EXERCISE INSTRUCTIONS: Only the lines from the one with "export SYNTH_SLANG_ARGS = --single-unit" to the end of the records are wanted, each repeated exactly, both ends included.

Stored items
===== config.mk =====
export PLATFORM = sky130hd
export DESIGN_NAME = atrb_bank
export DESIGN_NICKNAME = d
export VERILOG_FILES = /design/src/rtl/atrb_bank.v
export VERILOG_INCLUDE_DIRS = /design/src /design/src/rtl
export SDC_FILE = /design/constraint.sdc
export NUM_CORES = 1
export LEC_CHECK = 0
export BUFFER_PORTS_ARGS = -buffer_cell sky130_fd_sc_hd__buf_2
export CAP_MARGIN = 30
export CORE_MARGIN = 2
export CORE_UTILIZATION = 50
export CTS_CLUSTER_DIAMETER = 50
export DETAILED_ROUTE_END_ITERATION = 16
export PLACE_DENSITY = 0.78
export SLEW_MARGIN = 5
export SYNTH_ARGS = -nofsm -noshare
export SYNTH_HDL_FRONTEND = slang
export SYNTH_SLANG_ARGS = --single-unit

===== constraint.sdc =====
create_clock -name clk_i -period 3 [get_ports clk_i]
set_input_delay 0.75 -clock clk_i [delete_from_list [all_inputs] [get_ports clk_i]]
set_output_delay 0.75 -clock clk_i [all_outputs]
set_load 0.01 [all_outputs]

SOLUTION FOR THIS EXERCISE:
export SYNTH_SLANG_ARGS = --single-unit

===== constraint.sdc =====
create_clock -name clk_i -period 3 [get_ports clk_i]
set_input_delay 0.75 -clock clk_i [delete_from_list [all_inputs] [get_ports clk_i]]
set_output_delay 0.75 -clock clk_i [all_outputs]
set_load 0.01 [all_outputs]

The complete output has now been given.